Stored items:

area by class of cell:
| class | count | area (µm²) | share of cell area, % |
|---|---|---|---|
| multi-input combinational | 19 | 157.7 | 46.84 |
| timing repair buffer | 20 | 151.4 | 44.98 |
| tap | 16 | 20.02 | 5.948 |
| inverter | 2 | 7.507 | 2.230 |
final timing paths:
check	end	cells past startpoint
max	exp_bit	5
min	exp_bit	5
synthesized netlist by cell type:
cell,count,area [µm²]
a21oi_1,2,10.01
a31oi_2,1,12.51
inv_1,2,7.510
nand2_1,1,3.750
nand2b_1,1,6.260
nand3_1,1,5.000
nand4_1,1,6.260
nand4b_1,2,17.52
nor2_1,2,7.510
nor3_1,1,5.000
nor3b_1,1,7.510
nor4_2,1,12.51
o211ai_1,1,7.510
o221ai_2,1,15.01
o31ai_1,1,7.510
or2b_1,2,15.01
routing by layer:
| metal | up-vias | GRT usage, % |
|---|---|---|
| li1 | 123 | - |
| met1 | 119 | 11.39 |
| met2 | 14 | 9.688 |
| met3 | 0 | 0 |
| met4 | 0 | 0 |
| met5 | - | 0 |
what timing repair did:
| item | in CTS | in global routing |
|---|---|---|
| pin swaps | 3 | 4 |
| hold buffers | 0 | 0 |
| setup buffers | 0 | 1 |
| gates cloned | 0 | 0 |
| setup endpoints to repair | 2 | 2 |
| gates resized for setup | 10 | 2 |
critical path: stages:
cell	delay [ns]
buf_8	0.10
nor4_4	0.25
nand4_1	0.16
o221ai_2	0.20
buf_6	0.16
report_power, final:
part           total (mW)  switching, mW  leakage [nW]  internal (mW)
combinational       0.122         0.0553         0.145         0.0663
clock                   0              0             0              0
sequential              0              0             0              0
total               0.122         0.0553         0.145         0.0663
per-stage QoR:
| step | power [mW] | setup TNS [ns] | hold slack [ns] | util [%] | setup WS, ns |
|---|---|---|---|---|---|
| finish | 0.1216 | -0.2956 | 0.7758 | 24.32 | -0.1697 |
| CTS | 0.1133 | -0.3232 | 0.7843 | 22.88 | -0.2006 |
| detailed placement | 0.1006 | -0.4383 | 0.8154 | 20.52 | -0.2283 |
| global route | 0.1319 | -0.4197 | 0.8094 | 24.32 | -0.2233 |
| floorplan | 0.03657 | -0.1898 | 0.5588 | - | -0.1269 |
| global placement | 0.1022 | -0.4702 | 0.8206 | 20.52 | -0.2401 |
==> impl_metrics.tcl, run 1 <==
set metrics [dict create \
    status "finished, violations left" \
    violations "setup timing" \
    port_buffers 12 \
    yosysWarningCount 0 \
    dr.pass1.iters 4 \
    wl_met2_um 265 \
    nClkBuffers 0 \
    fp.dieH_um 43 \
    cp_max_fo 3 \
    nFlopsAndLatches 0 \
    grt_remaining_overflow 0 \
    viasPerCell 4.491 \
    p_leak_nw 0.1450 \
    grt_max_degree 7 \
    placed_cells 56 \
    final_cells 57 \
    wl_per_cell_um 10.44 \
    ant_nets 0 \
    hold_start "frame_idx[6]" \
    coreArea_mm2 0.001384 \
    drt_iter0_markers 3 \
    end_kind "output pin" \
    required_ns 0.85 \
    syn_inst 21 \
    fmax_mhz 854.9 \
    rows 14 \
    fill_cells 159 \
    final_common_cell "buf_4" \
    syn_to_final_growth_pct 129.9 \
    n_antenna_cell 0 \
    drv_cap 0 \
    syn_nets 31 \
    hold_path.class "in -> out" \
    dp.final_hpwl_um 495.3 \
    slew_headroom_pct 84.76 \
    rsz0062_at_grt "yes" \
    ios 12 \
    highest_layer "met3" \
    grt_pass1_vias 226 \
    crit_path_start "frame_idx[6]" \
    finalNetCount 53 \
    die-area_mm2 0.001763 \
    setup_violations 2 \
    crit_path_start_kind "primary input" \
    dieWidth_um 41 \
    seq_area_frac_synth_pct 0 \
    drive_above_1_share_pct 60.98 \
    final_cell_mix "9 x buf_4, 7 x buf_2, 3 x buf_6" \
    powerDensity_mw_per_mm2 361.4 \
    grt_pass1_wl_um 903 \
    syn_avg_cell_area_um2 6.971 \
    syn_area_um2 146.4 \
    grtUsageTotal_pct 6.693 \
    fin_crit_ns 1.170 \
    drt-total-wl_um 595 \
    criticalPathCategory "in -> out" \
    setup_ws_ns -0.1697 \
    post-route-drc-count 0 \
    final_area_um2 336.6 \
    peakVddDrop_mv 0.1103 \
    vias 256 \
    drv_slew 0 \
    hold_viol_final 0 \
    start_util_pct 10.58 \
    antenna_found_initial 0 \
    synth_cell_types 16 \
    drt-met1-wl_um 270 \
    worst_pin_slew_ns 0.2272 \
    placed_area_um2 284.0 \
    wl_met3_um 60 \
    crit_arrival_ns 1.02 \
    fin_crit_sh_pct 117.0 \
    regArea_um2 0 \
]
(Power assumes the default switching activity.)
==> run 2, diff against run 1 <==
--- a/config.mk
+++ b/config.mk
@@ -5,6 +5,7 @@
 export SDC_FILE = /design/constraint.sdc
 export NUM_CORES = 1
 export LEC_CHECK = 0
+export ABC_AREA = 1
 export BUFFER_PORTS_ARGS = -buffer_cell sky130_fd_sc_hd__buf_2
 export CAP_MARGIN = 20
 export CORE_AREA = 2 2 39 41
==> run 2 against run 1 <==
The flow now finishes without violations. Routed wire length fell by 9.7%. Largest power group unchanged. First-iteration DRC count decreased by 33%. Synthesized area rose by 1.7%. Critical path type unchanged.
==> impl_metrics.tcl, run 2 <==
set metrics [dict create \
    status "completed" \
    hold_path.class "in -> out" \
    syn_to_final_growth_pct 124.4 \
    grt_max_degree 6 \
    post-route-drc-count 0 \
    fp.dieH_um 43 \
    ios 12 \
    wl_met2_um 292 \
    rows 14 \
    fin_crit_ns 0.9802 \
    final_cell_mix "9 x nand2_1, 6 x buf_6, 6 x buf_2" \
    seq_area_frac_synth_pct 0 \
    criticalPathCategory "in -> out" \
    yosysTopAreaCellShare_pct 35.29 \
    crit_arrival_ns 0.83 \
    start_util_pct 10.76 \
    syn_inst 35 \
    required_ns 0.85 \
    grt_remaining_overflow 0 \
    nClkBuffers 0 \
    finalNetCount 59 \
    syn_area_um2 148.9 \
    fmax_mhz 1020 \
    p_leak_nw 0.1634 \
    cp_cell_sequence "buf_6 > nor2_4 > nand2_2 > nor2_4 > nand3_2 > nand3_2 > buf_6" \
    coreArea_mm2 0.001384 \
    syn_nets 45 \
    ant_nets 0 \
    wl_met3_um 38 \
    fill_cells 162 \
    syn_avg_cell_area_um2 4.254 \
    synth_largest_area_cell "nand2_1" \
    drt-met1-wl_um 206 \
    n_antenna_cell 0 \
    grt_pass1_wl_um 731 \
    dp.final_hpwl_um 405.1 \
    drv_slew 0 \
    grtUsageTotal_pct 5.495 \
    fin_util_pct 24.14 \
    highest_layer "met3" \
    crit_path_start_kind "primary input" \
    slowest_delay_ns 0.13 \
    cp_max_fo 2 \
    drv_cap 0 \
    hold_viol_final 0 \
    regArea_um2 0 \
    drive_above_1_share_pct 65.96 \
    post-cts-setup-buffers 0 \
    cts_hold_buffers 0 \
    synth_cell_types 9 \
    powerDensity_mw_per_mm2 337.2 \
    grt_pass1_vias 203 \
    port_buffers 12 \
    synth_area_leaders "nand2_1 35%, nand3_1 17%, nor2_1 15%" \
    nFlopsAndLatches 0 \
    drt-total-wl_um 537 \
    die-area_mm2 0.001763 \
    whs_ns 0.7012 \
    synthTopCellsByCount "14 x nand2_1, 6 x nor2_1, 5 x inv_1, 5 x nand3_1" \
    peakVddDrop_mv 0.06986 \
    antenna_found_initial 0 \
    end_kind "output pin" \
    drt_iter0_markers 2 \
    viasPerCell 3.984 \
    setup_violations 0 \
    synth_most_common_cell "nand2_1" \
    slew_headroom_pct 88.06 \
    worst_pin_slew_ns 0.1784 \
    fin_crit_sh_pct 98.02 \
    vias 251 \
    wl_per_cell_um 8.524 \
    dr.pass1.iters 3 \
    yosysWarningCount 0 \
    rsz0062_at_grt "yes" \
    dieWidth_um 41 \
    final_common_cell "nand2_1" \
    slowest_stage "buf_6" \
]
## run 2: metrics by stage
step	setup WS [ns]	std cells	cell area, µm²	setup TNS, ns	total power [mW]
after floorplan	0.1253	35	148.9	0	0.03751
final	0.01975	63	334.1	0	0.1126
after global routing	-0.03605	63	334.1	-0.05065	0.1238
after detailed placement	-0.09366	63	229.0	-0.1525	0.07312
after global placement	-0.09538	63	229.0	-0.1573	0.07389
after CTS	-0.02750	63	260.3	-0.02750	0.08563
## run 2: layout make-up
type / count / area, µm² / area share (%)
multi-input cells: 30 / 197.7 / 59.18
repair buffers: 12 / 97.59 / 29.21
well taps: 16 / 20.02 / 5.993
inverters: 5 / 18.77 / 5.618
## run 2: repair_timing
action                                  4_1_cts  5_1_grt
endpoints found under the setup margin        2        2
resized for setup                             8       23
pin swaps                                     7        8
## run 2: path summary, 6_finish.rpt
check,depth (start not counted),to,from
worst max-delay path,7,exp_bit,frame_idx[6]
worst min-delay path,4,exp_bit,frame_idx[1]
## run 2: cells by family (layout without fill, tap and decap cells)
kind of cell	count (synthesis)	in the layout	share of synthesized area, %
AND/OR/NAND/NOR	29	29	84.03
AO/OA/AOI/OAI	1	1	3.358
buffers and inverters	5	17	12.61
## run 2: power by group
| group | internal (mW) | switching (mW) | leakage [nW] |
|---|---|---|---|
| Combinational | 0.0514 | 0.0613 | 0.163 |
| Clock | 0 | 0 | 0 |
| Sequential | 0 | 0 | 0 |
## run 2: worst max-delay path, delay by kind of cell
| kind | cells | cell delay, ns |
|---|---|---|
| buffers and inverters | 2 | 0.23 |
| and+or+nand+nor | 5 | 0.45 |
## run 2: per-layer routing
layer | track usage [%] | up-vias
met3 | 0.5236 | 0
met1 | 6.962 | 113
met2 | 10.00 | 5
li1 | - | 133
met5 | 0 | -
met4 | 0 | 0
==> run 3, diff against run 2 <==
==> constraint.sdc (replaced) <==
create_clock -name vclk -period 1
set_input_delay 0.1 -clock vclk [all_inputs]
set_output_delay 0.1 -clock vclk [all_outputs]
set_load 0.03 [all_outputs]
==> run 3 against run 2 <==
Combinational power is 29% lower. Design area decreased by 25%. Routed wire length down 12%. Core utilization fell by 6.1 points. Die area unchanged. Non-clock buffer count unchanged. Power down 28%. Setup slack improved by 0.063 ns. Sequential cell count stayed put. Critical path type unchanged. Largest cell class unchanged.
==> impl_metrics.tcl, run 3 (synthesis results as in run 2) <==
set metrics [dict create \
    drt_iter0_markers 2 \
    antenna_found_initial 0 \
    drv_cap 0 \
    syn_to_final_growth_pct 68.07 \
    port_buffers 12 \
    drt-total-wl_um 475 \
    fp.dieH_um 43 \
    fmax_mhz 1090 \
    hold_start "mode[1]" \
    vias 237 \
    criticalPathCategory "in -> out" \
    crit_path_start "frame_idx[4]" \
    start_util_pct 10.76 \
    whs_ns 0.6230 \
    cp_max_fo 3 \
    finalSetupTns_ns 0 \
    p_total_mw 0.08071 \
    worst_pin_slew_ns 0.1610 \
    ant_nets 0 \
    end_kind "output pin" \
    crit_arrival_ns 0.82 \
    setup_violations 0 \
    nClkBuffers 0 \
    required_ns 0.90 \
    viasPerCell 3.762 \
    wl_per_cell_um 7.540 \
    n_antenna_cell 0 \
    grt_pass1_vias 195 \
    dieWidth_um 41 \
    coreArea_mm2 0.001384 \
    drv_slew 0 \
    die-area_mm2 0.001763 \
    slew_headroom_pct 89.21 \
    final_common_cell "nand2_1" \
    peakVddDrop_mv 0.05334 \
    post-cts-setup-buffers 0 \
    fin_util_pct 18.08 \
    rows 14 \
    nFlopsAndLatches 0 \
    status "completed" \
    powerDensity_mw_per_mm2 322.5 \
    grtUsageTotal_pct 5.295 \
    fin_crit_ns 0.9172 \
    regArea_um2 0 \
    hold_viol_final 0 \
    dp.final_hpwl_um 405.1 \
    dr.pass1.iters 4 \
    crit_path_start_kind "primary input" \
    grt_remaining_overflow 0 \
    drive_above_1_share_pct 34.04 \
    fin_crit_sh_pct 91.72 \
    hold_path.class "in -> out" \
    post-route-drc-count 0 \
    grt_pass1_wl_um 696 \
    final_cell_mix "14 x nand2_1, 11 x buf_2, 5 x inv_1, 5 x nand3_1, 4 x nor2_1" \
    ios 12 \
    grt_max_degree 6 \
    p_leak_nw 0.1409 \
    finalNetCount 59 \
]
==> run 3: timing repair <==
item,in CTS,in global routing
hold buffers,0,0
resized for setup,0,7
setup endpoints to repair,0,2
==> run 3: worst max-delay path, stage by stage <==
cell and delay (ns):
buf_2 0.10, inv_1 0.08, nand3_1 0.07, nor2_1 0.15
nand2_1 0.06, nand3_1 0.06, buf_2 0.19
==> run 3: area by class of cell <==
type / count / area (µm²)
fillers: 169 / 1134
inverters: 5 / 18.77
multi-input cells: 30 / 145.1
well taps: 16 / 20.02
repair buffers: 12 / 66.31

[Task objective]:
Given the word "length", show every line of the records that contains it.

[Response to the task]:
The flow now finishes without violations. Routed wire length fell by 9.7%. Largest power group unchanged. First-iteration DRC count decreased by 33%. Synthesized area rose by 1.7%. Critical path type unchanged.
Combinational power is 29% lower. Design area decreased by 25%. Routed wire length down 12%. Core utilization fell by 6.1 points. Die area unchanged. Non-clock buffer count unchanged. Power down 28%. Setup slack improved by 0.063 ns. Sequential cell count stayed put. Critical path type unchanged. Largest cell class unchanged.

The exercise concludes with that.